Content starts

[src/rtl/tw_sequencer.sv]
module tw_sequencer
  import tw_pkg::*;
#(
  parameter int HALF_CYC = 4
) (
  input  logic              clk,
  input  logic              rst_n,
  input  logic              pwr_en,
  input  logic              req_valid,
  output logic              req_ready,
  input  logic              req_write,
  input  logic [LOG_AW-1:0] req_addr,
  input  logic [BYTE_W-1:0] req_wdata,
  output logic              done,
  output logic [BYTE_W-1:0] rd_data,
  output logic              bus_dir,
  output logic              dat_oe,
  input  logic              bank_match,
  output logic              bank_commit,
  output logic [1:0]        tgt_bank,
  input  logic              sh_done,
  input  logic [BYTE_W-1:0] sh_rx_byte,
  output logic              sh_start,
  output logic              sh_rx_mode,
  output logic [BYTE_W-1:0] sh_tx_byte
);

  localparam int CW = (HALF_CYC > 1) ? $clog2(HALF_CYC) : 1;
  localparam logic [CW-1:0] LAST = CW'(HALF_CYC - 1);

  tw_state_e         state;
  logic              wr_q;
  logic [LOG_AW-1:0] addr_q;
  logic [BYTE_W-1:0] wdat_q;
  logic [BYTE_W-1:0] rd_q;
  logic [CW-1:0]     cnt;
  logic              dir_q, oe_q;
  logic              half_end;
  logic              accept;

  assign accept   = req_valid && (state == S_IDLE);
  assign half_end = (cnt == LAST);
  assign tgt_bank = bank_of(addr_q);

  // Byte launches, taken from state exits
  always_comb begin
    sh_start    = 1'b0;
    sh_rx_mode  = 1'b0;
    sh_tx_byte  = '0;
    bank_commit = 1'b0;
    case (state)
      S_BEGIN: if (half_end) begin
        sh_start = 1'b1;
        if (!bank_match) begin
          sh_tx_byte  = {6'd0, tgt_bank};
          bank_commit = 1'b1;
        end else begin
          sh_tx_byte = wr_q ? wdat_q : phys_of(addr_q);
        end
      end
      S_SEL_D: if (sh_done) begin
        sh_start   = 1'b1;
        sh_tx_byte = SEL_ADDR;
      end
      S_TGT0: if (sh_done && wr_q) begin
        sh_start   = 1'b1;
        sh_tx_byte = phys_of(addr_q);
      end
      S_END: if (half_end && !wr_q) begin
        sh_start   = 1'b1;
        sh_rx_mode = 1'b1;
      end
      default: ;
    endcase
  end

  always_ff @(posedge clk or negedge rst_n) begin
    if (!rst_n) begin
      state  <= S_IDLE;
      wr_q   <= 1'b0;
      addr_q <= '0;
      wdat_q <= '0;
      rd_q   <= '0;
      cnt    <= '0;
      dir_q  <= 1'b0;
      oe_q   <= 1'b0;
    end else begin
      cnt <= cnt + CW'(1);
      case (state)
        S_IDLE: if (accept) begin
          wr_q   <= req_write;
          addr_q <= req_addr;
          wdat_q <= remap_wdata(req_addr, req_wdata);
          rd_q   <= '0;
          cnt    <= '0;
          if (pwr_en) begin
            state <= S_BEGIN;
            dir_q <= 1'b1;
            oe_q  <= 1'b1;
          end else begin
            state <= S_DONE;
          end
        end
        S_BEGIN: if (half_end) state <= bank_match ? S_TGT0 : S_SEL_D;
        S_SEL_D: if (sh_done) state <= S_SEL_A;
        S_SEL_A: if (sh_done) begin
          state <= S_SEL_E;
          dir_q <= 1'b0;
          oe_q  <= 1'b0;
          cnt   <= '0;
        end
        S_SEL_E: if (half_end) begin
          state <= S_BEGIN;
          dir_q <= 1'b1;
          oe_q  <= 1'b1;
          cnt   <= '0;
        end
        S_TGT0: if (sh_done) begin
          if (wr_q) state <= S_TGT1;
          else begin
            state <= S_END;
            dir_q <= 1'b0;
            oe_q  <= 1'b0;
            cnt   <= '0;
          end
        end
        S_TGT1: if (sh_done) begin
          state <= S_END;
          dir_q <= 1'b0;
          oe_q  <= 1'b0;
          cnt   <= '0;
        end
        S_END: if (half_end) state <= wr_q ? S_DONE : S_RX;
        S_RX: if (sh_done) begin
          rd_q  <= sh_rx_byte;
          state <= S_DONE;
        end
        S_DONE:  state <= S_IDLE;
        default: state <= S_IDLE;
      endcase
    end
  end

  assign req_ready = (state == S_IDLE);
  assign done      = (state == S_DONE);
  assign rd_data   = rd_q;
  assign bus_dir   = dir_q;
  assign dat_oe    = oe_q;

  // a taken request makes the block busy on the next cycle
  a_r13_busy_after_accept: assert property (@(posedge clk) disable iff (!rst_n)
    (req_valid && req_ready) |=> !req_ready);

  // completion strobe lasts a single cycle
  a_r13_done_pulse: assert property (@(posedge clk) disable iff (!rst_n)
    done |=> !done);

  // the data driver is enabled only under a high direction line
  a_r3_oe_under_dir: assert property (@(posedge clk) disable iff (!rst_n)
    dat_oe |-> bus_dir);

  // receive phase keeps the data line released and direction low
  a_r4_rx_released: assert property (@(posedge clk) disable iff (!rst_n)
    (state == S_RX) |-> (!dat_oe && !bus_dir));

  // unpowered request finishes next cycle with zero and no window
  a_r12_off_quiet: assert property (@(posedge clk) disable iff (!rst_n)
    (req_valid && req_ready && !pwr_en) |=> (done && rd_data == '0 && !bus_dir));

  // after a bank-select launch the tracker reports a match
  a_r6_commit_matches: assert property (@(posedge clk) disable iff (!rst_n)
    bank_commit |=> bank_match);

endmodule
===== src/rtl/hazard_src_cmp.sv =====
module hazard_src_cmp
    import hazard_pkg::*;
#(
    parameter int REG_W = 5
) (
    input  logic             clk_i,
    input  logic             rst_ni,
    input  logic [REG_W-1:0] src_i,
    input  logic             use_i,
    input  logic [REG_W-1:0] ex_rd_i,
    input  logic             ex_we_i,
    input  logic             ex_load_i,
    input  logic [REG_W-1:0] ma_rd_i,
    input  logic             ma_we_i,
    input  logic [REG_W-1:0] wb_rd_i,
    input  logic             wb_we_i,
    output src_hit_t         hit_o
);

    logic live;
    logic m_ex, m_ma, m_wb;

    always_comb begin
        live  = use_i && (src_i != '0);
        m_ex  = live && ex_we_i && (ex_rd_i == src_i);
        m_ma  = live && ma_we_i && (ma_rd_i == src_i);
        m_wb  = live && wb_we_i && (wb_rd_i == src_i);

        hit_o          = '0;
        hit_o.load_use = m_ex && ex_load_i;
        hit_o.from_ex  = m_ex && !ex_load_i;
        hit_o.from_ma  = !m_ex && m_ma;
        hit_o.from_wb  = !m_ex && !m_ma && m_wb;
    end


    one_source_chk: assert property (@(posedge clk_i) disable iff (!rst_ni)
        $onehot0({hit_o.from_ex, hit_o.from_ma, hit_o.from_wb, hit_o.load_use}));


    zero_reg_quiet_chk: assert property (@(posedge clk_i) disable iff (!rst_ni)
        (src_i == '0) |-> (hit_o == '0));


    unused_src_quiet_chk: assert property (@(posedge clk_i) disable iff (!rst_ni)
        !use_i |-> (hit_o == '0));

endmodule


===== src/rtl/hazard_sel_reg.sv =====
module hazard_sel_reg
    import hazard_pkg::*;
#(
    parameter int NSRC = 2
) (
    input  logic                  clk_i,
    input  logic                  rst_ni,
    input  logic                  bubble_i,
    input  src_hit_t [NSRC-1:0]   hits_i,
    output logic [2*NSRC-1:0]     sel_o
);

    typedef struct packed {
        logic [2*NSRC-1:0] sel;
    } sel_state_t;

    sel_state_t st_d, st_q;

    always_comb begin
        st_d = '0;
        if (!bubble_i) begin
            for (int k = 0; k < NSRC; k++) begin
                if (hits_i[k].from_ex)
                    st_d.sel[2*k +: 2] = SEL_EARLY;
                else if (hits_i[k].from_ma)
                    st_d.sel[2*k +: 2] = SEL_LATE;
                else
                    st_d.sel[2*k +: 2] = SEL_REGFILE;
            end
        end
    end

    always_ff @(posedge clk_i) begin
        if (!rst_ni) st_q <= '0;
        else         st_q <= st_d;
    end

    assign sel_o = st_q.sel;


    bubble_clears_sel_chk: assert property (@(posedge clk_i) disable iff (!rst_ni)
        bubble_i |=> (sel_o == '0));


    no_code_three_chk: assert property (@(posedge clk_i) disable iff (!rst_ni)
        sel_o[1:0] != 2'b11);

endmodule


===== src/rtl/hazard_ctl.sv =====
module hazard_ctl
    import hazard_pkg::*;
#(
    parameter int REG_W = 5,
    parameter int NSRC  = 2
) (
    input  logic                    clk_i,
    input  logic                    rst_ni,
    input  logic [NSRC*REG_W-1:0]   id_src_i,
    input  logic [NSRC-1:0]         id_use_i,
    input  logic [REG_W-1:0]        ex_rd_i,
    input  logic                    ex_we_i,
    input  logic                    ex_load_i,
    input  logic [REG_W-1:0]        ma_rd_i,
    input  logic                    ma_we_i,
    input  logic [REG_W-1:0]        wb_rd_i,
    input  logic                    wb_we_i,
    output logic                    stall_o,
    output logic                    bubble_o,
    output logic [2*NSRC-1:0]       fwd_sel_o,
    output logic [NSRC-1:0]         wb_pass_o
);

    src_hit_t [NSRC-1:0] hits;
    logic     [NSRC-1:0] lu_vec;

    for (genvar g = 0; g < NSRC; g++) begin : g_src
        hazard_src_cmp #(.REG_W(REG_W)) cmp_i (
            .clk_i     (clk_i),
            .rst_ni    (rst_ni),
            .src_i     (id_src_i[g*REG_W +: REG_W]),
            .use_i     (id_use_i[g]),
            .ex_rd_i   (ex_rd_i),
            .ex_we_i   (ex_we_i),
            .ex_load_i (ex_load_i),
            .ma_rd_i   (ma_rd_i),
            .ma_we_i   (ma_we_i),
            .wb_rd_i   (wb_rd_i),
            .wb_we_i   (wb_we_i),
            .hit_o     (hits[g])
        );
        assign lu_vec[g]    = hits[g].load_use;
        assign wb_pass_o[g] = hits[g].from_wb;
    end

    // Hold younger instructions and inject a NOP into EX together
    assign stall_o  = |lu_vec;
    assign bubble_o = stall_o;

    hazard_sel_reg #(.NSRC(NSRC)) sel_i (
        .clk_i    (clk_i),
        .rst_ni   (rst_ni),
        .bubble_i (bubble_o),
        .hits_i   (hits),
        .sel_o    (fwd_sel_o)
    );


    alu_chain_no_stall_chk: assert property (@(posedge clk_i) disable iff (!rst_ni)
        (id_use_i[0] && ex_we_i && !ex_load_i && (ex_rd_i != '0)
         && (ex_rd_i == id_src_i[REG_W-1:0]) && !stall_o)
        |=> (fwd_sel_o[1:0] == 2'b10));


    load_use_stall_chk: assert property (@(posedge clk_i) disable iff (!rst_ni)
        (id_use_i[0] && ex_we_i && ex_load_i && (ex_rd_i != '0)
         && (ex_rd_i == id_src_i[REG_W-1:0])) |-> stall_o);

endmodule


===== config.mk =====
export PLATFORM = sky130hd
export DESIGN_NAME = hazard_ctl
export DESIGN_NICKNAME = d
export VERILOG_FILES = /design/src/rtl/hazard_pkg.sv /design/src/rtl/hazard_src_cmp.sv /design/src/rtl/hazard_sel_reg.sv /design/src/rtl/hazard_ctl.sv
export SDC_FILE = /design/constraint.sdc
export NUM_CORES = 1
export LEC_CHECK = 0
export CAP_MARGIN = 5
export CORE_MARGIN = 2
export CORE_UTILIZATION = 34
export DETAILED_ROUTE_END_ITERATION = 8
export HOLD_SLACK_MARGIN = 0.1
export PLACE_DENSITY_LB_ADDON = 0.1
export SLEW_MARGIN = 0
export SYNTH_ARGS = -nofsm -noshare
export SYNTH_HDL_FRONTEND = slang
export SYNTH_SLANG_ARGS = --single-unit

===== constraint.sdc =====
create_clock -name clk_i -period 2.2 [get_ports clk_i]
set_input_delay 0.44 -clock clk_i [delete_from_list [all_inputs] [get_ports clk_i]]
set_output_delay 0.44 -clock clk_i [all_outputs]
set_load 0.005 [all_outputs]
===== config.mk =====
export PLATFORM = sky130hd
export DESIGN_NAME = lcd_raster_timer
export DESIGN_NICKNAME = d
export VERILOG_FILES = /design/src/rtl/lcd_raster_pkg.sv /design/src/rtl/lcd_raster_ctl.sv /design/src/rtl/lcd_raster_dp.sv /design/src/rtl/lcd_raster_timer.sv
export SDC_FILE = /design/constraint.sdc
export NUM_CORES = 1
export LEC_CHECK = 0
export BUFFER_PORTS_ARGS = -buffer_cell sky130_fd_sc_hd__buf_2
export CORE_MARGIN = 2
export CORE_UTILIZATION = 60
export CTS_CLUSTER_SIZE = 30
export DETAILED_ROUTE_END_ITERATION = 10
export PLACE_DENSITY = 0.79
export SETUP_SLACK_MARGIN = 0.3
export SYNTH_ARGS = -nofsm -noshare
export SYNTH_HDL_FRONTEND = slang
export SYNTH_SLANG_ARGS = --single-unit

===== constraint.sdc =====
create_clock -name clk -period 9.5 [get_ports clk]
set_clock_uncertainty 0.2 [all_clocks]
set_input_delay 1.9 -clock clk [delete_from_list [all_inputs] [get_ports clk]]
set_output_delay 1.9 -clock clk [all_outputs]
set_load 0.05 [all_outputs]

Content ends

### Task requirements
Go through the data above and find the lines with the word "period". Copy each of those lines.

### Solution for this problem
create_clock -name clk_i -period 2.2 [get_ports clk_i]
create_clock -name clk -period 9.5 [get_ports clk]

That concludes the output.